◆ Task prompt ◆
Scan the records for the line containing "1.261 | 0.3526 |"; extract it and all later lines, verbatim, through the end, and nothing before it.

######

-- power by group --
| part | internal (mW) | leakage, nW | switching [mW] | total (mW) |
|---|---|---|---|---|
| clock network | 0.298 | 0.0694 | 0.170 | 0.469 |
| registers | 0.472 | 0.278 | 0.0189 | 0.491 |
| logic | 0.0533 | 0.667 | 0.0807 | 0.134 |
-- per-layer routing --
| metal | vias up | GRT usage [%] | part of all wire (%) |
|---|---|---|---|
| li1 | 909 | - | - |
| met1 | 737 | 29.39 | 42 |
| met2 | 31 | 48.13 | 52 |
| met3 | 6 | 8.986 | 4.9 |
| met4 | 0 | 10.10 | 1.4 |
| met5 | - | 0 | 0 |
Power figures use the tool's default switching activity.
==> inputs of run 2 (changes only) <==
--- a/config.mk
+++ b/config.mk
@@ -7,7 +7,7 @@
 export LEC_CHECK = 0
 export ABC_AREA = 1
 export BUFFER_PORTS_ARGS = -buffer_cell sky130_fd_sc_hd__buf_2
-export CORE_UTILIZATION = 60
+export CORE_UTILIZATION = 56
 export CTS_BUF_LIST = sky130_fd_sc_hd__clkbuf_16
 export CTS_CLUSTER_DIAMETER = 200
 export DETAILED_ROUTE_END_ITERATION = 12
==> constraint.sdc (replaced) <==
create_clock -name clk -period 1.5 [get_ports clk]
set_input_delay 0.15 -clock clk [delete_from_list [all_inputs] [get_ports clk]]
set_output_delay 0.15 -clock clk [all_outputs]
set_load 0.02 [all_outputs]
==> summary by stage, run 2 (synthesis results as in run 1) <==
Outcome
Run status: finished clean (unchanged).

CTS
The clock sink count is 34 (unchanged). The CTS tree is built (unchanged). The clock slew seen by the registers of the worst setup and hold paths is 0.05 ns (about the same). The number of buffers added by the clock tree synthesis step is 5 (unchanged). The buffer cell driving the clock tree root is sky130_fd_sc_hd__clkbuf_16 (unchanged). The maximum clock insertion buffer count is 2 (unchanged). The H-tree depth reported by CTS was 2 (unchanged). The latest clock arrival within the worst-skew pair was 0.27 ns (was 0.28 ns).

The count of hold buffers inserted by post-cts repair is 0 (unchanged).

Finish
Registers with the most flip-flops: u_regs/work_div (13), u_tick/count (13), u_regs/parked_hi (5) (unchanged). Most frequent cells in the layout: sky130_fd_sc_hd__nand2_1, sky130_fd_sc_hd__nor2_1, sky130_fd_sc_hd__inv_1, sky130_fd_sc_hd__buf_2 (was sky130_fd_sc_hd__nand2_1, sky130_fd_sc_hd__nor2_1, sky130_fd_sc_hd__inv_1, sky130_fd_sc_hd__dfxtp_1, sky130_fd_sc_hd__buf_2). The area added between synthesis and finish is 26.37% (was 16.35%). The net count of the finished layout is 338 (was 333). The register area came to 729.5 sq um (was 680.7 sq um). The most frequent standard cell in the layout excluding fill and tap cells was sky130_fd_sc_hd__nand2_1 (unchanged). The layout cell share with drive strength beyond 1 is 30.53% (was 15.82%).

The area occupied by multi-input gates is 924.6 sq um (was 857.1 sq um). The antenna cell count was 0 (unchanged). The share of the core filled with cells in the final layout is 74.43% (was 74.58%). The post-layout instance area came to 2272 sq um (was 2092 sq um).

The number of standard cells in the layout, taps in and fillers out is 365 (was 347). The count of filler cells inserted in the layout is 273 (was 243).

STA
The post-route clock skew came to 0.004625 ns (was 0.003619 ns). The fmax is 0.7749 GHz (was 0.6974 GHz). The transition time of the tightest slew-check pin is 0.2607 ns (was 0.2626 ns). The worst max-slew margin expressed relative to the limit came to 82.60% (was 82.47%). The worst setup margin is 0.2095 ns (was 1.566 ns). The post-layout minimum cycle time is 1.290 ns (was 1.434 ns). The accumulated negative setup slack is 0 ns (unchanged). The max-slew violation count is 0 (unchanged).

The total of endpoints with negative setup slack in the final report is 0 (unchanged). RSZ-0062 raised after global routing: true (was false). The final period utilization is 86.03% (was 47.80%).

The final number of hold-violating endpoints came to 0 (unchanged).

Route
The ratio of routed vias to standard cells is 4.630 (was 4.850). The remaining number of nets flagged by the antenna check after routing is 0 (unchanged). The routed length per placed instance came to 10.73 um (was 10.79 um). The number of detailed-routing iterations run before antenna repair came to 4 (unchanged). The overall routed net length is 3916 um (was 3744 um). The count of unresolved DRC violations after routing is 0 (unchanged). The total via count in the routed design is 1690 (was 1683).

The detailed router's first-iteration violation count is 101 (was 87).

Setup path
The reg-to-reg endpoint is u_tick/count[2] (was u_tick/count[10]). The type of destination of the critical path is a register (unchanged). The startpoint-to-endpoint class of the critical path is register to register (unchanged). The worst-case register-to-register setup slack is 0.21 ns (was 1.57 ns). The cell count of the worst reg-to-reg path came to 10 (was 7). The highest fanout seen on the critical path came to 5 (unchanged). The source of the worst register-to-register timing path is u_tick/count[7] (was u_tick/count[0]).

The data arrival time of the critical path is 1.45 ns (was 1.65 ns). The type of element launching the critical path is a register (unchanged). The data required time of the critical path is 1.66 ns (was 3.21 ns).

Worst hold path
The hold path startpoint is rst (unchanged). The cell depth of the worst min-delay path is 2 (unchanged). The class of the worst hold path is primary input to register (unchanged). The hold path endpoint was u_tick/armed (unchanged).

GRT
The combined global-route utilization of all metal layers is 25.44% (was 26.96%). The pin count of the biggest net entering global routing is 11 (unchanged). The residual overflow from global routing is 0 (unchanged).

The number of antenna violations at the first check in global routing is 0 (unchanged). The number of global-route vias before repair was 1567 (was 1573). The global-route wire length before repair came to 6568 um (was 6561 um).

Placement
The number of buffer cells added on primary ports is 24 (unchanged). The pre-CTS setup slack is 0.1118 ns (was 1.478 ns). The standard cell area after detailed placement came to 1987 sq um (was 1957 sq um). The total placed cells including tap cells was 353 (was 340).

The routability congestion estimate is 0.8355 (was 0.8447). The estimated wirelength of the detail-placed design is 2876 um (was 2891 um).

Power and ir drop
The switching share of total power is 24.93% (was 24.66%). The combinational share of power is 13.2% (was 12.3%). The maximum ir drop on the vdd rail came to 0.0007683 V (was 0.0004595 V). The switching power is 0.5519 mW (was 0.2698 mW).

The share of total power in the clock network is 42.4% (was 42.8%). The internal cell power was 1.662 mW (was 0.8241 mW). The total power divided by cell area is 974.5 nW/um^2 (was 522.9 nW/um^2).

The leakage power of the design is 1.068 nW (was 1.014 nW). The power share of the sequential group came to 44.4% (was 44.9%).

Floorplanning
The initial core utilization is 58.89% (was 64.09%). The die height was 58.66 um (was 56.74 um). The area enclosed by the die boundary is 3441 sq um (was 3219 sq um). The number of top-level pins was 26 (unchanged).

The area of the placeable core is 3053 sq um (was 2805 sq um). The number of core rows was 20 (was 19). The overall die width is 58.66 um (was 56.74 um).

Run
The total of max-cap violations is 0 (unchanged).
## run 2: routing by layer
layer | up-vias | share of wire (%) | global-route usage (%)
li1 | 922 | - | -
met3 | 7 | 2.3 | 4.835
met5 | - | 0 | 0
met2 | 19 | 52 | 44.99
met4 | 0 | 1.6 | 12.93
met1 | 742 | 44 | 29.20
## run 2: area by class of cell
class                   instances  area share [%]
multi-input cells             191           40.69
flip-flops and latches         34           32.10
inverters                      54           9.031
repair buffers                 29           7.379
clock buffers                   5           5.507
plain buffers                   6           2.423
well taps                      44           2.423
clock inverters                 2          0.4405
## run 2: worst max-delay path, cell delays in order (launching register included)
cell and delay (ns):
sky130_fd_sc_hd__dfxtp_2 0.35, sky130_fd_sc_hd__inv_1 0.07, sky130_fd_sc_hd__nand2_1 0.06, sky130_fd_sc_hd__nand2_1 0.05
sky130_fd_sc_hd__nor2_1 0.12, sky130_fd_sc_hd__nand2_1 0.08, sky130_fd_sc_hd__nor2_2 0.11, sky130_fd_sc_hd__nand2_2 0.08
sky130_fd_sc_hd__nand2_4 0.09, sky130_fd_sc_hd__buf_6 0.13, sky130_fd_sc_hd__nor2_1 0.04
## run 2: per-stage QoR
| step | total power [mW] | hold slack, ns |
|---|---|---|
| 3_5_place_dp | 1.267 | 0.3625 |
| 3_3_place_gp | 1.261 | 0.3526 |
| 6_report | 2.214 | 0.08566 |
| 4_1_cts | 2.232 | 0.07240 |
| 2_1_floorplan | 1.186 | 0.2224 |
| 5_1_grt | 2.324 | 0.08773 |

######

◆ Solution to this exercise ◆
| 3_3_place_gp | 1.261 | 0.3526 |
| 6_report | 2.214 | 0.08566 |
| 4_1_cts | 2.232 | 0.07240 |
| 2_1_floorplan | 1.186 | 0.2224 |
| 5_1_grt | 2.324 | 0.08773 |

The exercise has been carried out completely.